Personalmente, tengo el recuerdo de la epidemia de poliomielitis que azotó a la Argentina con sus cuatro mil muertos y su multitud de discapacitados en las largas vacaciones de 1956, cuando la enfermedad hizo que se postergara el inicio de las clases. Luego llegó la obligatoria vacuna Salk, y después la Sabin, preferida por los niños porque no era una inyección y se tomaba diluida en un terrón de azúcar (tal vez la vacunación sea hoy el último refugio del azúcar en terrones). Más recientemente tuvimos una colección de amenazas venidas de lugares remotos, como la gripe A, la aviar, el ébola, el SARS, el zika y la chikunguña, que no alcanzaron la peligrosidad que se les atribuyó en un primer momento.
Todavía no sabemos si nuestro coronavirus será una más de ellas o diezmará el mundo. Lo inevitable, con o sin explotación mediática, es que dé miedo. Una de las películas que más me aterrorizaron en la vida fue Epidemia, con Dustin Hoffman y Rene Russo, sobre un virus inspirado en el ébola que atacaba un pueblito californiano. En un momento, los militares proponen reemplazar la cuarentena por el bombardeo, una idea que podría ocurrírsele al camarada Kim Jong-un y que también ronda La peste de Camus. Pero los doctores de Epidemia encuentran a un simpático monito introducido de contrabando, que es el huésped del agente patógeno. A partir de sus anticuerpos, los héroes logran fabricar un suero y eliminan la doble amenaza del virus y las bombas. La película obedece a la idea que hoy nos hacemos de las epidemias: para conjurarlas, es cuestión de que los científicos localicen su origen y descubran la vacuna para los sanos y el remedio para los infectados.

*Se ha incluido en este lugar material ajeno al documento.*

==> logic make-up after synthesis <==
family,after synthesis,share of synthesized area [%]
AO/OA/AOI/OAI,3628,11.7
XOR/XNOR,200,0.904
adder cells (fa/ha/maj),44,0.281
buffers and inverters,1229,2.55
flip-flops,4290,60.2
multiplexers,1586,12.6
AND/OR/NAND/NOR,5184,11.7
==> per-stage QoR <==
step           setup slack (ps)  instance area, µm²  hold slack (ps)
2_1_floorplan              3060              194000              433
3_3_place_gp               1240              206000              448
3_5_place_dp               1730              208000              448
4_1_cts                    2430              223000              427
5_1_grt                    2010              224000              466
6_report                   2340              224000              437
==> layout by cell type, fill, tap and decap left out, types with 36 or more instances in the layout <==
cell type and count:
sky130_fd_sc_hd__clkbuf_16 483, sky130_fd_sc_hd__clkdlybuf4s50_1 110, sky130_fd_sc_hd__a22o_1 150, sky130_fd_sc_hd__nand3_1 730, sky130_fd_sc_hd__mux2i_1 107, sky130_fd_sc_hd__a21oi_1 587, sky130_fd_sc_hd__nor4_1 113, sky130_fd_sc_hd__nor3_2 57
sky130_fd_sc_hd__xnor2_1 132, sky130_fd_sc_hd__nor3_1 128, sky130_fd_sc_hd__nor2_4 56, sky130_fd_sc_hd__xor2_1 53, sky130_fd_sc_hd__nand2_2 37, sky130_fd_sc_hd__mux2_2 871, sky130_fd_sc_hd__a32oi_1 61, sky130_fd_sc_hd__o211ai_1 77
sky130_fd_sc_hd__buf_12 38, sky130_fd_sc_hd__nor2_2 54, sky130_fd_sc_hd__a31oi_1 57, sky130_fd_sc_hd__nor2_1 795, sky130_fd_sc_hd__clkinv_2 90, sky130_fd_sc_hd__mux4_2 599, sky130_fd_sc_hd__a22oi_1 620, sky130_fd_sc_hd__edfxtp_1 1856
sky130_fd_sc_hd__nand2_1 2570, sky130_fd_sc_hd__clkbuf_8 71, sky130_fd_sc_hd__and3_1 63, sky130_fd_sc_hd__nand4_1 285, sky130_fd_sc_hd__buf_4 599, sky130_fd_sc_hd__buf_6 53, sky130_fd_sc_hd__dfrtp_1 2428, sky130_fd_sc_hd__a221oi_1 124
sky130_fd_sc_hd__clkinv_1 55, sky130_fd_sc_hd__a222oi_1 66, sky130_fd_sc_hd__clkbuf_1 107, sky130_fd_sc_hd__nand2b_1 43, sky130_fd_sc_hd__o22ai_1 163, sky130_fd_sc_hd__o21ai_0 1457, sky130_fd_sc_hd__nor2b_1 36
Background: an optimization exercise with open tools, aiming at small area. Do not read the settings as production practice. The RTL was checked by simulation tests, not by an equivalence proof against the original design. The flow treats the clock pin as an ideal source, which a real chip does not have. Power figures rest on the tool's default switching activity, not on a simulated workload.

job 1246:
// top
module top(
    input  clk     ,
    input  rst     ,
    input  btnU    ,
    input  btnD    ,
    input  btnL    ,
    input  btnR    ,
    output       Hsync   ,
    output       Vsync   ,
    output [3:0] vgaRed  ,
    output [3:0] vgaGreen,
    output [3:0] vgaBlue
);
Size: about 0.010 mm2 of cells after synthesis.
Settings: LEC_CHECK=0, CAP_MARGIN=20, CORE_MARGIN=2, CORE_UTILIZATION=75, PLACE_DENSITY=0.85, SLEW_MARGIN=20, SYNTH_HIERARCHICAL=1; clock period 11.0 ns.
standard.sh (not shown) runs the stock make flow with config.mk's settings and CLKGATE_MAP_FILE= SYNTH_SCRIPT=/design/flow/synth_recipe.tcl, a recipe that flattens the netlist after the stock synthesis.
==> flow/flow/run.sh <==
#!/bin/bash
# The standard layout (the standard.sh: ORFS synthesis to finish) with
# these layout choices:
# - after synthesis, combinational cells that ABC sized above drive 1 are
#   set back to drive 1 (flow/downsize.tcl); the flow's repair steps size
#   up again wherever slew, capacitance or timing need it
# - clock tree: ORFS's CTS step run through flow/cts.py, with clkbuf_8
#   buffers, no dummy loads at the leaves and up to 30 sinks per H-tree leaf
# - port buffers: buf_1
# Synthesis, floorplan, power grid, taps, placement and routing are
# standard.sh unchanged. Each tool's output goes to a log file here.
set -e
export CTS_ARGS="-sink_clustering_enable -repair_clock_nets -buf_list sky130_fd_sc_hd__clkbuf_8 -dont_use_dummy_load"
export BUFFER_PORTS_ARGS="-buffer_cell sky130_fd_sc_hd__buf_1"
export CTS_MAX_LEAF_SINKS=30
bash standard.sh synth > synth.log 2>&1
DS_ODB=orfs/results/$FLOW_PLATFORM/top/base/1_synth.odb \
  openroad -no_init -exit flow/downsize.tcl > downsize.log 2>&1
bash standard.sh place > place.log 2>&1
bash standard.sh run RUN_SCRIPT=$PWD/flow/cts.py RUN_LOG_NAME_STEM=4_1_cts > cts.log 2>&1
bash standard.sh > standard.log 2>&1
==> flow/flow/cts.py <==
# Runs ORFS's own CTS step (scripts/cts.tcl, with CTS_ARGS from run.sh)
# after raising TritonCTS's limit on sinks per H-tree leaf from its default
# of 15, which has no Tcl option: with about 140 flip-flops the H-tree then
# stops one level earlier (8 leaf buffers instead of 16).
import os
from openroad import Design, Tech

tech = Tech()
design = Design(tech)
parms = design.getTritonCts().getParms()
parms.setNumMaxLeafSinks(int(os.environ.get("CTS_MAX_LEAF_SINKS", "30")))
print("CTS max leaf sinks:", parms.getNumMaxLeafSinks())
design.evalTclString("source $::env(SCRIPTS_DIR)/cts.tcl")
Other scripts of this flow, unchanged in this note and not shown: flow/flow/downsize.tcl
Here is what was changed in the inputs of job 2896 compared with job 1246.
Settings: PLACE_DENSITY now 0.75, was 0.85; CORE_UTILIZATION now 65, was 75.
-- flow/flow/run.sh --
<<< job 1246, line 13
export CTS_ARGS="-sink_clustering_enable -repair_clock_nets -buf_list sky130_fd_sc_hd__clkbuf_8 -dont_use_dummy_load"
>>> job 2896, line 13
export CTS_ARGS="-sink_clustering_enable -repair_clock_nets -root_buf sky130_fd_sc_hd__clkbuf_16 -tree_buf sky130_fd_sc_hd__clkbuf_8 -buf_list sky130_fd_sc_hd__clkbuf_8 -dont_use_dummy_load"
Job 2896 ran to completion and came out clean on the timing, DRC and antenna checks.
On placeable core region, job 2896 does worse than job 1246.
For the initial standard-cell utilization of the core, job 2896 came in 10 points lower than job 1246 did.
On non-filler instance count after layout: job 2896 sits above job 1246.
Input-level comparison between job 5508 and job 2896:
Settings: PLACE_DENSITY: 0.75 -> 0.65; CORE_UTILIZATION: 65 -> 55.
==> flow/flow/run.sh <==
#!/bin/bash
# The standard layout (the standard.sh: ORFS synthesis to finish) with
# three layout choices:
# - after synthesis, combinational cells that ABC sized above drive 1 are
#   set back to drive 1 (flow/downsize.tcl); the flow's repair steps size
#   up again wherever slew, capacitance or timing need it
# - clock tree: clkbuf_8 buffers and no dummy loads at the leaves
# - port buffers: buf_1
# Synthesis, floorplan, power grid, taps, placement and routing are
# standard.sh unchanged. Each tool's output goes to a log file here.
set -e
export CTS_ARGS="-sink_clustering_enable -repair_clock_nets -buf_list sky130_fd_sc_hd__clkbuf_8 -dont_use_dummy_load"
export BUFFER_PORTS_ARGS="-buffer_cell sky130_fd_sc_hd__buf_1"
bash standard.sh synth > synth.log 2>&1
DS_ODB=orfs/results/$FLOW_PLATFORM/top/base/1_synth.odb \
  openroad -no_init -exit flow/downsize.tcl > downsize.log 2>&1
bash standard.sh > standard.log 2>&1
removed: flow/flow/cts.py
==> comparison <==
As far as number of buffers added to fix hold violations after cts is concerned, job 2896 and job 5508 perform about the same. Global-route wire length before repair in job 5508 vs job 2896: up 2.7%. | global-route total usage across every layer | higher: job 2896 |. Of job 5508 and job 2896, the run reporting the higher met2 track demand over resource in global routing was job 2896. Height of the chip, job 5508 and job 2896: larger value in job 5508. Between job 5508 and job 2896, worst supply voltage drop on vdd is lower for job 5508, job 2896 comes in above that. Power drawn by the clock network: job 5508 vs job 2896 down about 2%. Re count of clock-buffer cells in the layout: job 5508 and job 2896 aren't equal, and the higher value belongs to job 5508. Delta (job 5508 minus job 2896): count of flip-flops and latches comparable, final worst-path setup slack has decreased, total length of routed wires grew by about 4%.
Setup changes, job 5508 to job 5095
Settings: swapping 55 for 75 in CORE_UTILIZATION; swapping 0.65 for 0.85 in PLACE_DENSITY.
-- flow/flow/run.sh --
<<< job 5508, line 3
# three layout choices:
>>> job 5095, line 3
# these layout choices:
<<< job 5508, line 7
# - clock tree: clkbuf_8 buffers and no dummy loads at the leaves
>>> job 5095, line 7
# - clock tree: ORFS's CTS step run through flow/cts.py, with clkbuf_8
#   buffers, no dummy loads at the leaves and up to 30 sinks per H-tree leaf
<<< job 5508, line 12
export CTS_ARGS="-sink_clustering_enable -repair_clock_nets -buf_list sky130_fd_sc_hd__clkbuf_8 -dont_use_dummy_load"
>>> job 5095, line 13
export CTS_ARGS="-sink_clustering_enable -repair_clock_nets -root_buf sky130_fd_sc_hd__clkbuf_16 -tree_buf sky130_fd_sc_hd__clkbuf_8 -buf_list sky130_fd_sc_hd__clkbuf_8 -dont_use_dummy_load"
<<< job 5508, line 14
>>> job 5095, line 15
export CTS_MAX_LEAF_SINKS=30
<<< job 5508, line 17
>>> job 5095, line 19
bash standard.sh place > place.log 2>&1
bash standard.sh run RUN_SCRIPT=$PWD/flow/cts.py RUN_LOG_NAME_STEM=4_1_cts > cts.log 2>&1
==> flow/flow/cts.py (new file) <==
# Runs ORFS's own CTS step (scripts/cts.tcl, with CTS_ARGS from run.sh)
# after raising TritonCTS's limit on sinks per H-tree leaf from its default
# of 15, which has no Tcl option: with about 140 flip-flops the H-tree then
# stops one level earlier (8 leaf buffers instead of 16).
import os
from openroad import Design, Tech

tech = Tech()
design = Design(tech)
parms = design.getTritonCts().getParms()
parms.setNumMaxLeafSinks(int(os.environ.get("CTS_MAX_LEAF_SINKS", "30")))
print("CTS max leaf sinks:", parms.getNumMaxLeafSinks())
design.evalTclString("source $::env(SCRIPTS_DIR)/cts.tcl")
Notes after the runs:
Job 5095 and job 5508 all finish clean. Cell count: job 5095 lower than job 5508. Job 5095 — final period demand of the worst path 310 ps lower, job 5508 as reference. Diff job 5508 -> job 5095 | die outline width | down by more than 10%. Between job 5095 and job 5508, the sequential share of layout area is higher for job 5095.
Modified inputs, job 3427 compared to job 5095
Settings: PLACE_DENSITY removed (was 0.85); CORE_UTILIZATION changed from 75 to 40.
==> flow/flow/run.sh <==
#!/bin/bash
# The standard layout (the standard.sh: ORFS synthesis to finish) with
# three layout choices:
# - after synthesis, combinational cells that ABC sized above drive 1 are
#   set back to drive 1 (flow/downsize.tcl); the flow's repair steps size
#   up again wherever slew, capacitance or timing need it
# - clock tree: clkbuf_8 buffers and no dummy loads at the leaves
# - port buffers: buf_1
# Synthesis, floorplan, power grid, taps, placement and routing are
# standard.sh unchanged. Each tool's output goes to a log file here.
set -e
export CTS_ARGS="-sink_clustering_enable -repair_clock_nets -buf_list sky130_fd_sc_hd__clkbuf_8 -dont_use_dummy_load"
export BUFFER_PORTS_ARGS="-buffer_cell sky130_fd_sc_hd__buf_1"
bash standard.sh synth > synth.log 2>&1
DS_ODB=orfs/results/$FLOW_PLATFORM/top/base/1_synth.odb \
  openroad -no_init -exit flow/downsize.tcl > downsize.log 2>&1
bash standard.sh > standard.log 2>&1
removed: flow/flow/cts.py
==> comparison <==
As far as count of multi-input combinational gates goes, job 3427 and job 5095 are indistinguishable; the numbers are identical.
Lower core utilization goes to job 3427 over job 5095.
Job 3427 ended up with a higher post-layout instance count excluding filler cells than job 5095 did.
Combinational power was lower in the run labelled job 3427.
Job 3427 does worse than job 5095 on final instance area.
Setup changes, job 3427 to job 1597
Settings: a change of CORE_UTILIZATION from 40 to 65; an added PLACE_DENSITY of 0.75.
==> results.txt <==
Against job 3427, cell area after layout in job 1597 fell slightly.
Between job 3427 and job 1597, the total chip power does not differ in any meaningful way.
In job 1597, sequential fraction of total cell area is higher than in job 3427.
Taking job 3427 as the reference point, the weighted congestion reported at the end of routability-driven placement of job 1597 rises by 8.2%.
For the routed length on met1, job 1597 came in 680 um lower than job 3427 did.
Delta (job 1597 minus job 3427): number of vias per cell after detailed routing now larger, global-route wire length before repair increased about 1.4%, sequential cell count essentially unchanged.
On die area, job 1597 does better than job 3427.
The lower post-route minimum period came out of job 3427.

==> separate check: timing with driven ports <==
How much do the figures lean on ideal ports? The routed layouts below were timed once more, with nothing changed but the port constraints. Step 1 assumes that a clkbuf_16 drives the clock port and a buf_2 every other input. Step 2 times the ports against the registers' clock, not the clock port: input delays grow and output delays shrink by t, the midpoint of the rising clock arrivals with the driver on. Three values: ideal, step 1, step 2; two values: the first two.
run	t, ns	slack for setup (ns)	worst hold slack (ns)	worst setup path after step 2
job 1246	0.430	1.946 / 1.946 / 1.946	0.369 / 0.369 / 0.369	register to register
job 2896	0.397	1.765 / 1.765 / 1.765	0.347 / 0.347 / 0.347	register to register
job 5508	0.467	1.648 / 1.648 / 1.648	0.361 / 0.361 / 0.361	register to register
job 5095	0.398	1.954 / 1.954 / 1.954	0.360 / 0.360 / 0.360	register to register
job 3427	0.460	1.924 / 1.924 / 1.924	0.344 / 0.344 / 0.344	register to register
job 1597	0.467	1.744 / 1.744 / 1.744	0.351 / 0.351 / 0.351	register to register
After both steps every run listed still meets setup and hold.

Durante muchos siglos, en cambio, la peste era un castigo divino. El diario del año de la peste, de Daniel Defoe, se ocupa de la plaga que azotó Londres en 1665, y atribuye a la voluntad de Dios tanto su aparición como su desvanecimiento. Dice Defoe que este “no fue producido por el hallazgo de ninguna nueva medicina, ni por ningún nuevo método de curación descubierto; tampoco por la experiencia que hubiesen adquirido los médicos y cirujanos en la operación; sino que era, indudablemente, la obra secreta e invisible de Aquel que primero nos había enviado esta enfermedad como castigo; dejo al sector ateo de la humanidad que califique mis palabras como le plazca”. Hay algo perturbador en que existan amenazas apocalípticas que no imaginamos, pero también en que la duración y la malignidad de una epidemia sean impredecibles y que esta pueda extinguirse sin que la ciencia haya participado en su cura. No creemos en la explicación teológica, pero es cierto que su simetría tiene una elegancia que le falta al esmerado trabajo con los microscopios.